In the last week of July, BMW presented to the world the company's first electric car that was mass-produced. Called i3, it was priced upwards of 45,000USD and was looking ravishingly neat. And a few weeks before that, Elon Musk, founder of Tesla Modors, unveiled the Battery Swap System for Model S that was faster than filling your gas tank. And a part of the World went gaga about them while the remaining still slept in the darkness and continued to ride the gas powered vehicles, let alone know about the other brands of EVs.

In our own backyard, Reva is a very popular name and is sometimes seen as a small animal zipping past the traffic. Though Reva or any other EV for that matter has many challenges for it to become mainstream, the success of Reva lies in the fact that it has continued to remain on the roads and be produced for a very niche market and is priced at one-tenths of the contemporary EVs. Professor Maini in his new book 'RevaEV' goes onto state that Reva has been getting really rave reviews and is not restricted to the Indian roads but is also being exported to a many other countries. What started as a small project in a tools industry has gone onto become an award winning car that has been mainly built using indigenous technologies. During the due course of the book Prof.Maini highlights the various achievements and breakthroughs that were seen during the development of the EV and how managing limited resources made them cost-competitive compared to many other EVs in various segments.

My biggest disappointment with this book would be that Prof.Maini is often seen repeating what he has already stated and continues his paeans on his son Chetan without much going into the emotions. The book, though a quick read, is seen lacking the 'rigour' that could have otherwise made this book an enjoyable read and an object of possession for posterity. Remember that RevaEV is probably one of the biggest achievements in our auto-industry as it was developed purely from inbred technologies and is truly our 'Green' gift to the World. The book lacks the depth that could be gone into some of the challenges that were faced, than merely stating them point wise. Though comparing with Lee Iacocca’s Autobiography would be inevitable and not do justice to the efforts, but Prof.Maini could have used some flavours of the ‘relentless pursuit’ that is often seen in the Auto Industry and given us some splendid insights.
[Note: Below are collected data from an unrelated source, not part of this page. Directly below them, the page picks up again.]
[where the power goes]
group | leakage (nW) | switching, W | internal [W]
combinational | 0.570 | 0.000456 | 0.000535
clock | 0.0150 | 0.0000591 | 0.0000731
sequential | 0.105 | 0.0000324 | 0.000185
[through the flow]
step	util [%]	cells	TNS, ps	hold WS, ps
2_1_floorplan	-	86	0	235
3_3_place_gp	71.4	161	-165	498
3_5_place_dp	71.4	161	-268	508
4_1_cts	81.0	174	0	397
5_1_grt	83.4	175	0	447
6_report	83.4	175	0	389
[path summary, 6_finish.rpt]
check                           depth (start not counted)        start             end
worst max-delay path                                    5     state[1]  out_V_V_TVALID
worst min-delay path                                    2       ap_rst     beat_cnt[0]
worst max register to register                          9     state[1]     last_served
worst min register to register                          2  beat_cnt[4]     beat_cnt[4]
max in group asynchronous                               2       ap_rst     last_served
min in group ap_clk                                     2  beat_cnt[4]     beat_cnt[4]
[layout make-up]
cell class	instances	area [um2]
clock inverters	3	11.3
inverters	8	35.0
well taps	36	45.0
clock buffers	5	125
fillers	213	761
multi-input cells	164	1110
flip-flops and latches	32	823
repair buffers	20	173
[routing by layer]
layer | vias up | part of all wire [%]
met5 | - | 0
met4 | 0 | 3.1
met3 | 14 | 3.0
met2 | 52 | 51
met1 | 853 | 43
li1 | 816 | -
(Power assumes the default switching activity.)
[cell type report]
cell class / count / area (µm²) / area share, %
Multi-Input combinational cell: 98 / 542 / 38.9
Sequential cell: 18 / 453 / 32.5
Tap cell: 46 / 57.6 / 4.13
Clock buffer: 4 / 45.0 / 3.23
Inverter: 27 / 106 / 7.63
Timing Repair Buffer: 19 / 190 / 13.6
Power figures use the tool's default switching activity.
**config.mk**
```make
export PLATFORM = sky130hd
export DESIGN_NAME = branch_resolve_unit
export DESIGN_NICKNAME = d
export VERILOG_FILES = /design/src/rtl/branch_resolve_unit.sv
export SDC_FILE = /design/constraint.sdc
export NUM_CORES = 1
export LEC_CHECK = 0
export CAP_MARGIN = 25
export CORE_MARGIN = 3
export CORE_UTILIZATION = 40
export CTS_BUF_LIST = sky130_fd_sc_hd__clkbuf_4
export DETAILED_ROUTE_END_ITERATION = 10
export PLACE_DENSITY = 0.79
export SYNTH_ARGS = -nofsm -noshare
export SYNTH_HDL_FRONTEND = slang
export SYNTH_SLANG_ARGS = --single-unit
```
**constraint.sdc**
```tcl
create_clock -name clk -period 1.7 [get_ports clk]
set_input_delay 0.51 -clock clk [delete_from_list [all_inputs] [get_ports clk]]
set_output_delay 0.51 -clock clk [all_outputs]
set_load 0.02 [all_outputs]
```
**src/rtl/branch_resolve_unit.sv**
```systemverilog
// branch_resolve_unit: EX-stage branch/jump resolution, mispredict redirect,
// multi-cycle front-end flush and predictor update record.
// Optional build macro BRU_STATS_EN adds saturating resolve/mispredict counters
// (ports stat_resolved, stat_mispred).
module branch_resolve_unit #(
    parameter int unsigned FLUSH_CYCLES = 2
) (
    input  logic        clk,
    input  logic        rst_n,
    input  logic        ex_valid,
    output logic        ex_ready,
    input  logic        is_branch,
    input  logic        is_jal,
    input  logic        is_jalr,
    input  logic [2:0]  funct3,
    input  logic        br_eq,
    input  logic        br_lt,
    input  logic        br_ltu,
    input  logic [31:0] pc,
    input  logic [31:0] pred_pc,
    input  logic [31:0] branch_target,
    input  logic [31:0] jal_target,
    input  logic [31:0] jalr_target,
    output logic        redirect,
    output logic [31:0] redirect_pc,
    output logic        flush,
    output logic        upd_valid,
    output logic [31:0] upd_pc,
    output logic        upd_taken,
    output logic        illegal_br
`ifdef BRU_STATS_EN
    ,
    output logic [31:0] stat_resolved,
    output logic [31:0] stat_mispred
`endif
);

    localparam int unsigned XLEN  = 32;
    localparam int unsigned CNT_W = 4;

    typedef enum logic [0:0] {
        IDLE  = 1'b0,
        FLUSH = 1'b1
    } state_t;

    state_t            state;
    logic [CNT_W-1:0]  cnt;

    logic              accept_c;
    logic              is_ctrl_c;
    logic              taken_c;
    logic              illegal_c;
    logic [XLEN-1:0]   target_c;
    logic [XLEN-1:0]   seq_pc_c;
    logic [XLEN-1:0]   actual_c;
    logic              mispredict_c;

    assign ex_ready = (state == IDLE);

    // Direction and target decode; jalr > jal > branch priority
    always_comb begin
        taken_c   = 1'b0;
        illegal_c = 1'b0;
        target_c  = branch_target;
        if (is_jalr) begin
            taken_c  = 1'b1;
            target_c = {jalr_target[XLEN-1:1], 1'b0};
        end else if (is_jal) begin
            taken_c  = 1'b1;
            target_c = jal_target;
        end else if (is_branch) begin
            case (funct3)
                3'b000:  taken_c = br_eq;
                3'b001:  taken_c = !br_eq;
                3'b100:  taken_c = br_lt;
                3'b101:  taken_c = !br_lt;
                3'b110:  taken_c = br_ltu;
                3'b111:  taken_c = !br_ltu;
                default: begin
                    taken_c   = 1'b0;
                    illegal_c = 1'b1;
                end
            endcase
        end
    end

    // Resolved next PC and mispredict detection (32-bit wrap on pc+4)
    always_comb begin
        accept_c     = ex_valid && ex_ready;
        is_ctrl_c    = is_branch || is_jal || is_jalr;
        seq_pc_c     = pc + XLEN'(4);
        actual_c     = taken_c ? target_c : seq_pc_c;
        mispredict_c = is_ctrl_c && (actual_c != pred_pc);
    end

    // Resolve FSM with registered pulses and flush hold counter
    always_ff @(posedge clk or negedge rst_n) begin
        if (!rst_n) begin
            state       <= IDLE;
            cnt         <= '0;
            redirect    <= 1'b0;
            redirect_pc <= '0;
            flush       <= 1'b0;
            upd_valid   <= 1'b0;
            upd_pc      <= '0;
            upd_taken   <= 1'b0;
            illegal_br  <= 1'b0;
        end else begin
            redirect   <= 1'b0;
            upd_valid  <= 1'b0;
            illegal_br <= 1'b0;
            case (state)
                IDLE: begin
                    flush <= 1'b0;
                    if (accept_c && is_ctrl_c) begin
                        upd_valid  <= 1'b1;
                        upd_pc     <= pc;
                        upd_taken  <= taken_c;
                        illegal_br <= illegal_c && !is_jal && !is_jalr;
                        if (mispredict_c) begin
                            redirect    <= 1'b1;
                            redirect_pc <= actual_c;
                            flush       <= 1'b1;
                            cnt         <= CNT_W'(FLUSH_CYCLES - 1);
                            state       <= FLUSH;
                        end
                    end
                end
                FLUSH: begin
                    if (cnt == '0) begin
                        flush <= 1'b0;
                        state <= IDLE;
                    end else begin
                        flush <= 1'b1;
                        cnt   <= cnt - CNT_W'(1);
                    end
                end
                default: begin
                    flush <= 1'b0;
                    state <= IDLE;
                end
            endcase
        end
    end

`ifdef BRU_STATS_EN
    // Saturating event counters driven by the registered pulses
    always_ff @(posedge clk or negedge rst_n) begin
        if (!rst_n) begin
            stat_resolved <= '0;
            stat_mispred  <= '0;
        end else begin
            if (upd_valid && (stat_resolved != '1)) begin
                stat_resolved <= stat_resolved + XLEN'(1);
            end
            if (redirect && (stat_mispred != '1)) begin
                stat_mispred <= stat_mispred + XLEN'(1);
            end
        end
    end
`endif

endmodule
```
==> results by group, run 1 <==
Layout
  – Design Area, Final: 10400 µm²
  – Synthesis-to-layout area growth: 81.6%
  – Most common cell after layout, fill and taps aside: buf_4
  – Commonest cells after routing, fill and taps aside: buf_4, clkdlybuf4s50_1, dfrtp_1
  – Seq. cell area: 1830 µm²
  – Final layout net count: between 1k and 1.5k
  – Multi-input logic area: 4080 µm²
  – Non-filler cells, final: 1220
  – Share of cells above drive strength 1: 0.449
  – Fillers: 932

Worst setup path
  – CP Class: input port to register
  – Critical-path top delay cell: or4_4
  – Max stage delay on crit path: 0.53 ns
  – Crit path depth: 14
  – FF-to-FF path depth: 7
  – R2R Setup Slk: approximately 0.08 ns
  – CP Launch Type: input port
  – Buf/Inv on CP: 5
  – Crit path arrival time: about 3.4 ns
  – Worst R2R End: redirect_pc[2]$_DFFE_PN0P_
  – Critical path required time: about 2.1 ns
  – Top Family by Delay on Critical Path: compound AO/OA/AOI/OAI gates
  – CP Capture Type: register
  – Reg2reg start: state$_DFF_PN0_
  – CP cell instances: buf_4 -> nand4_4 -> or4_4 -> buf_6 -> o31ai_4 -> nand3_2 -> a22o_1 -> a2111oi_4 -> nand4_1 -> o21ai_2 -> inv_2 -> buf_12 -> buf_16 -> mux2_4
  – Crit Path Max Fanout: 8

Synth
  – Post-synthesis xor/xnor area fraction: 0.0972
  – Synthesized net count: between 700 and 800
  – Top post-synthesis cells by area: dfrtp_1, mux2_2, mux2i_1, mux2_4, xnor2_1
  – Synth Register Bits: 73
  – Cell taking the most area after synthesis: dfrtp_1
  – Distinct cells, synth: 64
  – Top_reg_cell synth: dfrtp_1
  – Synth Area in Adders: 0.00438
  – Largest family of logic cells by synthesized area: multiplexers
  – Mux cell area share after synthesis: 0.233
  – Cell count after synthesis: around 600
  – Number of synthesized flops with an enable pin: 0
  – Ys async rst share: 1.00
  – Register area share after synthesis: 0.319
  – Yosys warns: 0
  – Synth Area in Compound Gates: 0.135
  – Syn Area/Cell: roughly 9.5 µm²
  – Simple-gate share of the synthesized area: 0.165
  – Top-area cell type share of the netlist area: 0.319
  – Netlist Area Pre-Place: 5720 µm²

Placement
  – Dpl cells: 1159
  – Port Buffer Count: 240
  – DP Area: around 9600 µm²
  – DP HPWL: ~19000 µm
  – Global placement routability congestion: approximately 0.97

Floorplan
  – Chip width: 126 µm
  – Die area: ~16000 µm²
  – I/O pin cnt: 242
  – Core region area: 13900 µm²
  – Die height: 126 µm
  – Initial core utilization: 0.410
  – Row count: 43

Power and ir drop
  – LEAKAGE: about 0.0046 µW
  – Share of total power in the clock network: 0.099
  – Final Power: 10200 µW
  – Total power per unit cell area: approximately 1000 nW/µm²
  – Int Pwr: 6030 µW
  – Peak VDD IR: 0.788 mV
  – Net load switching power: 4190 µW
  – Flop pwr share: 0.304
  – Comb pwr share: 0.597
  – Switching Share: 0.410

Global routing
  – Largest net degree at the start of global routing: between 70 and 80
  – GRT met1 Usage: 0.382
  – Met3 GRT Util: 0.0649
  – GR peak layer: met2
  – Vias in the first global route: around 6.8k
  – GR Overflow Total: 0
  – First-pass GRT wire length: 37200 µm
  – Initial antenna violation count: 1
  – Met2 Use GR: 0.519
  – Global Route Usage Sum: 0.301

Status
  – Status: finished, violations left
  – Failing checks: negative setup slack

Drt
  – 1st-iter DRT viols: 525
  – Total Wirelength: 25200 µm
  – 1st-pass router iterations: 5
  – DR vias: around 6.8k
  – Via/cell ratio: approximately 5.6
  – WL/cell: 20.7 µm
  – DRC viols: 0
  – Routed Antenna Nets: 0

STA
  – Final period utilization: 1.77
  – Layout Skew: 0.0183 ns
  – Setup TNS: -47.87 ns
  – Fin crit period: about 3 ns
  – Minimum hold slack: 0.00202 ns
  – Crit path setup slack, layout: -1.31 ns
  – Worst-Margin Slew: 0.676 ns
  – Final Max Slew Viols: 0
  – RSZ-0062 raised after global routing: yes
  – Final setup fails: 70
  – Slew HR: 0.544
  – Final Hold Viols: 0
  – Fmax: 0.333 GHz

Clock tree
  – Root buf cell: clkbuf_4
  – Latest clock arrival within the worst-skew pair: ~0.5 ns
  – CTS tree: built
  – CTS Buf Count: 9
  – Depth of the CTS H-tree: 3
  – Max Root-Sink Buffers: 2
  – Hold Buf Count CTS: 0
  – Worst-path clk slew: roughly 0.12 ns
  – Sink Count: 73

Flow run
  – Max-capacitance violation count: 0

Worst hold path
  – Worst min path class: input port to async pin
==> flip-flops by register name, indices dropped and copies added, names as in the netlist <==
name,count
redirect_pc,32
upd_pc,32
cnt,4
illegal_br,1
redirect,1
state,1
upd_taken,1
upd_valid,1
==> worst max path at each step <==
| stage | slack [ns] | start | to |
|---|---|---|---|
| after global routing | -1.40 | pc[12] | redirect_pc[19]$_DFFE_PN0P_ |
| after detailed placement | -2.17 | pc[2] | redirect_pc[8]$_DFFE_PN0P_ |
| final | -1.31 | pc[7] | redirect_pc[19]$_DFFE_PN0P_ |
| after floorplan | -1.40 | is_jalr | redirect_pc[10]$_DFFE_PN0P_ |
| after global placement | -2.10 | pc[2] | redirect_pc[7]$_DFFE_PN0P_ |
| after CTS | -1.22 | pc[12] | redirect_pc[7]$_DFFE_PN0P_ |
==> power by group through the flow <==
stage	clock, µW	sequential, µW	combinational [µW]
2_1_floorplan	0	4040	1960
3_3_place_gp	0	3070	5830
3_5_place_dp	0	3120	5910
4_1_cts	1010	3100	6060
5_1_grt	1090	3200	6390
6_report	1020	3100	6100
==> repair_timing <==
| item | 4_1_cts | 5_1_grt |
|---|---|---|
| gates cloned | 4 | 0 |
| gates resized for setup | 347 | 95 |
| hold endpoints to repair | 0 | 0 |
| pin swaps | 29 | 25 |
| setup buffers | 27 | 21 |
| setup endpoints to repair | 143 | 83 |
==> area by class of cell <==
type                            count  share of cell area
Inverter                           25             0.00904
Antenna cell                        1            0.000241
Clock buffer                       10             0.00723
Sequential cell                    73               0.176
Tap cell                          180              0.0217
Clock inverter                      6             0.00337
Timing Repair Buffer              455               0.390
Multi-Input combinational cell    470               0.393
==> through the flow <==
step / utilization / worst slack, ns
floorplan: - / -1.40
global placement: 0.686 / -2.10
detailed placement: 0.686 / -2.17
CTS: 0.735 / -1.22
global route: 0.745 / -1.40
finish: 0.745 / -1.31
==> cell usage after synthesis, types with 2 or more instances <==
master / number
xnor2_1: 24
o311ai_0: 3
nand3_1: 16
o21bai_1: 2
mux2_2: 50
nor3_1: 15
or2_2: 3
clkbuf_1: 17
o22ai_1: 7
buf_1: 4
nand3b_1: 3
nor2_1: 27
xnor3_1: 6
nor2b_1: 3
a22o_1: 2
mux2i_1: 44
a221oi_1: 4
xor2_1: 24
o221ai_1: 5
and3_1: 5
dfrtp_1: 73
buf_2: 9
o21a_1: 2
or4_1: 3
a21oi_1: 25
or3_1: 6
a211o_1: 2
nor4_1: 10
nand2_1: 53
buf_6: 3
ha_1: 2
a32oi_1: 2
inv_1: 24
a211oi_1: 7
o2111ai_1: 4
o21ai_0: 34
a31oi_1: 4
and4_1: 4
mux2_4: 22
o211ai_1: 4
nand2b_1: 7
nand4_1: 16
==> worst register-to-register path: cells and delay by family, from the launching register on <==
family / cells / cell delay, ns
AO/OA/AOI/OAI: 1 / 0.08
buffers and inverters: 4 / 0.47
AND/OR/NAND/NOR: 1 / 0.22
multiplexers: 1 / 0.34
flip-flops: 1 / 0.42
==> layer usage <==
layer / share of wire / vias to the layer above
li1: - / 3085
met1: 0.40 / 3249
met2: 0.49 / 384
met3: 0.089 / 58
met4: 0.026 / 0
met5: 0 / -
==> cells by family (layout without fill, tap and decap cells) <==
logic type | after synthesis | count (layout)
flops | 73 | 73
mux | 116 | 116
xor+xnor | 54 | 54
compound gates | 117 | 117
fa+ha+maj | 2 | 2
simple gates | 181 | 181
other cells | 0 | 1
buf+inv | 59 | 496
Note: power is estimated with default switching activity, not from simulation.
==> run 2, diff against run 1 <==
--- a/config.mk
+++ b/config.mk
@@ -7,10 +7,11 @@
 export LEC_CHECK = 0
 export CAP_MARGIN = 25
 export CORE_MARGIN = 3
-export CORE_UTILIZATION = 40
+export CORE_UTILIZATION = 45
 export CTS_BUF_LIST = sky130_fd_sc_hd__clkbuf_4
 export DETAILED_ROUTE_END_ITERATION = 10
-export PLACE_DENSITY = 0.79
+export GPL_TIMING_DRIVEN = 0
+export PLACE_DENSITY = 0.84
 export SYNTH_ARGS = -nofsm -noshare
 export SYNTH_HDL_FRONTEND = slang
 export SYNTH_SLANG_ARGS = --single-unit
==> constraint.sdc (replaced) <==
create_clock -name clk -period 3.21 [get_ports clk]
set_input_delay 0.963 -clock clk [delete_from_list [all_inputs] [get_ports clk]]
set_output_delay 0.963 -clock clk [all_outputs]
set_load 0.02 [all_outputs]
==> run 2 against run 1 <==
  * Register-to-register slack better by 0.70 ns
  * Via count shrank 2.4%
  * Final cell count down 11%
  * Core utilization grew 5.4 points
  * Largest power group unchanged
  * Clock power shrank 26%
  * The flow still finishes with violations (negative setup slack)
  * Design area is 6.0% lower
  * Highest routed layer unchanged
  * Critical endpoint is now redirect_pc[9]$_DFFE_PN0P_
  * Routed wire length increased by 3.7%
  * Largest cell class unchanged
  * Critical path depth did not move
  * Non-clock buffer count down 118
==> results by group, run 2 (synthesized netlist as in run 1, its figures left out) <==
STA
  – Minimum hold slack: around 0.52 ns
  – Layout Skew: ~0.029 ns
  – Final Hold Viols: 0
  – Fmax: 0.279 GHz
  – Final Max Slew Viols: 0
  – Final setup fails: 36
  – Worst-Margin Slew: 0.978 ns
  – Fin crit period: 3.58 ns
  – Setup TNS: -11.22 ns
  – Slew HR: 0.348
  – Crit path setup slack, layout: -0.370 ns
  – RSZ-0062 raised after global routing: yes
  – Final period utilization: 1.12

Power and ir drop
  – Peak VDD IR: 0.544 mV
  – Total power per unit cell area: 588 nW/µm²
  – LEAKAGE: 0.00407 µW
  – Comb pwr share: 0.582
  – Net load switching power: 2200 µW
  – Flop pwr share: 0.288
  – Final Power: 5740 µW
  – Switching Share: 0.383
  – Int Pwr: roughly 3500 µW
  – Share of total power in the clock network: 0.131

Worst setup path
  – CP Class: input port to register
  – Critical-path top delay cell: or4_4
  – Cell mode on critical path: buf_12
  – Top Family by Delay on Critical Path: compound AO/OA/AOI/OAI gates
  – Critical path required time: 3.54 ns
  – Crit path arrival time: 3.91 ns
  – CP cell instances: buf_12 -> nand3_4 -> or4_4 -> buf_8 -> o31ai_4 -> nand3_2 -> a22o_1 -> a2111oi_2 -> nand4_1 -> o21ai_2 -> inv_4 -> buf_12 -> buf_12 -> mux2_4
  – CP Capture Type: register
  – Buf/Inv on CP: 5
  – CP Launch Type: input port
  – Max stage delay on crit path: roughly 0.57 ns
  – Crit Path Max Fanout: 7

Placement
  – DP HPWL: roughly 19000 µm
  – DP Area: 8400 µm²
  – Port Buffer Count: 232
  – Global placement routability congestion: 0.906

Layout
  – Commonest cells after routing, fill and taps aside: clkdlybuf4s50_1, dfrtp_1, buf_4
  – Most common cell after layout, fill and taps aside: clkdlybuf4s50_1
  – Share of cells above drive strength 1: 0.310
  – Diodes inserted: 0
  – Design Area, Final: 9760 µm²
  – Final layout net count: 1090
  – Synthesis-to-layout area growth: 70.7%
  – Biggest regs: redirect_pc: 32 flops, upd_pc: 32 flops, cnt: 4 flops
  – Final Util: 0.799

Clock tree
  – Max Root-Sink Buffers: 2
  – Root buf cell: clkbuf_4
  – Worst-path clk slew: 0.12 ns
  – Sink Count: 73
  – Hold Buf Count CTS: 0
  – CTS tree: built
  – Latest clock arrival within the worst-skew pair: between 0.4 and 0.5 ns
  – Depth of the CTS H-tree: 3
  – CTS Buf Count: 9

Drt
  – Routed Antenna Nets: 0
  – Total Wirelength: 26100 µm
  – 1st-pass router iterations: 6
  – Via/cell ratio: 6.08
  – 1st-iter DRT viols: 678
  – WL/cell: 24.0 µm
  – DRC viols: 0
  – DR vias: approximately 6.6k

Global routing
  – GR peak layer: met2
  – Largest net degree at the start of global routing: 74
  – Initial antenna violation count: 0
  – Vias in the first global route: 6722
  – Met3 GRT Util: 0.0885
  – GR Overflow Total: 0
  – Met2 Use GR: 0.591
  – GRT met1 Usage: 0.432
  – First-pass GRT wire length: 38300 µm
  – Global Route Usage Sum: 0.348

Floorplan
  – Chip width: 119 µm
  – I/O pin cnt: 242
  – Initial core utilization: 0.468
  – Die height: 119 µm
  – Row count: 40
  – Core region area: 12200 µm²
  – Die area: approximately 14000 µm²

Flow run
  – Max-capacitance violation count: 0

Worst hold path
  – Worst min path class: register to register

Status
  – Failing checks: negative setup slack
  – Status: finished, violations left
[run 2: stage by stage]
| step | setup slack (ns) | std cells |
|---|---|---|
| 6_report | -0.370 | 1088 |
| 5_1_grt | -0.396 | 1088 |
| 4_1_cts | -0.173 | 1074 |
| 3_5_place_dp | -1.69 | 1002 |
| 3_3_place_gp | -1.65 | 1002 |
| 2_1_floorplan | -0.344 | 602 |
[run 2: layout make-up]
type | count | area (µm²)
inverter | 25 | 96.3
clock buffer | 9 | 67.6
tap | 168 | 210
buffer | 34 | 343
multi-input combinational | 470 | 4160
clock inverter | 6 | 108
sequential | 73 | 1830
fill | 804 | 2450
timing repair buffer | 303 | 2950
[run 2: timing repair]
action                     CTS  global route
gates resized for setup    217            69
pin swaps                   33            13
cloned                       3             1
setup buffers               55            13
setup endpoints to repair   38            36
[run 2: worst paths after layout]
check	depth (start not counted)	slack, ns	end	start
worst max-delay path	14	-0.37	redirect_pc[9]$_DFFE_PN0P_	pc[4]
worst min register to register	1	0.52	upd_pc[28]$_DFFE_PN0P_	upd_pc[28]$_DFFE_PN0P_
worst max register to register	5	0.78	upd_pc[26]$_DFFE_PN0P_	state$_DFF_PN0_
min in group asynchronous	1	0.66	redirect_pc[15]$_DFFE_PN0P_	rst_n
max in group asynchronous	1	1.92	upd_pc[11]$_DFFE_PN0P_	rst_n
worst min-delay path	1	0.52	upd_pc[28]$_DFFE_PN0P_	upd_pc[28]$_DFFE_PN0P_
[run 2: power by group through the flow]
stage                     logic (µW)  registers, µW  clock network (µW)
after detailed placement        2990           1660                   0
after floorplan                 1030           2140                   0
after CTS                       3220           1640                 750
final                           3340           1650                 751
after global placement          2940           1630                   0
after global routing            3490           1700                 786
[run 2: routing by layer]
metal | vias to the layer above | wire, µm | share of wire
met2 | 484 | 12600 | 0.48
li1 | 2845 | - | -
met5 | - | 0 | 0
met3 | 104 | 2830 | 0.11
met4 | 0 | 1050 | 0.040
met1 | 3181 | 9720 | 0.37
Though the book fails in many quarters, it would be interesting to watch how the technology from EVs are used in other spheres of life and how EVs are molded into over the next decade. Do vanilla EVs have a chance to compete or do they need to rely upon standby gasoline powered engines for longer journeys. Would they command the label of being a 'Glorified Golf Cart' or indeed become an object of mass-consumption? We will wait and watch.